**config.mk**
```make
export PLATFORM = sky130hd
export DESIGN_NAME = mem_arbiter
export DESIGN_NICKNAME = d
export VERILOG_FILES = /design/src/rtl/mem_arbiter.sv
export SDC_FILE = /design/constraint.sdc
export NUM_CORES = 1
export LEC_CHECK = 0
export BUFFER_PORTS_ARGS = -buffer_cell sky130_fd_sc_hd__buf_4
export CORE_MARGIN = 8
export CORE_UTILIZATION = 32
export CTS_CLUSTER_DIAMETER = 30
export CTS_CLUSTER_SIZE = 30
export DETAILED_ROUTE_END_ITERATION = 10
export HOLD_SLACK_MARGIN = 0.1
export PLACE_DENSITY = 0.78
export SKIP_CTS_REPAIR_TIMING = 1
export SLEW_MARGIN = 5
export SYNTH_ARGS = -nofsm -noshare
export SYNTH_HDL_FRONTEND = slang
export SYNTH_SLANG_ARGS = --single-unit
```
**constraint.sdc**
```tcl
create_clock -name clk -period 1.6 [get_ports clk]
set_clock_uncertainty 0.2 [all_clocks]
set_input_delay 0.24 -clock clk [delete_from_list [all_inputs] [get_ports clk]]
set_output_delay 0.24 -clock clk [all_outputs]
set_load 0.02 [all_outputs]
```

-=-=-

Every line above is to be transcribed exactly.

**config.mk**
```make
export PLATFORM = sky130hd
export DESIGN_NAME = mem_arbiter
export DESIGN_NICKNAME = d
export VERILOG_FILES = /design/src/rtl/mem_arbiter.sv
export SDC_FILE = /design/constraint.sdc
export NUM_CORES = 1
export LEC_CHECK = 0
export BUFFER_PORTS_ARGS = -buffer_cell sky130_fd_sc_hd__buf_4
export CORE_MARGIN = 8
export CORE_UTILIZATION = 32
export CTS_CLUSTER_DIAMETER = 30
export CTS_CLUSTER_SIZE = 30
export DETAILED_ROUTE_END_ITERATION = 10
export HOLD_SLACK_MARGIN = 0.1
export PLACE_DENSITY = 0.78
export SKIP_CTS_REPAIR_TIMING = 1
export SLEW_MARGIN = 5
export SYNTH_ARGS = -nofsm -noshare
export SYNTH_HDL_FRONTEND = slang
export SYNTH_SLANG_ARGS = --single-unit
```
**constraint.sdc**
```tcl
create_clock -name clk -period 1.6 [get_ports clk]
set_clock_uncertainty 0.2 [all_clocks]
set_input_delay 0.24 -clock clk [delete_from_list [all_inputs] [get_ports clk]]
set_output_delay 0.24 -clock clk [all_outputs]
set_load 0.02 [all_outputs]
```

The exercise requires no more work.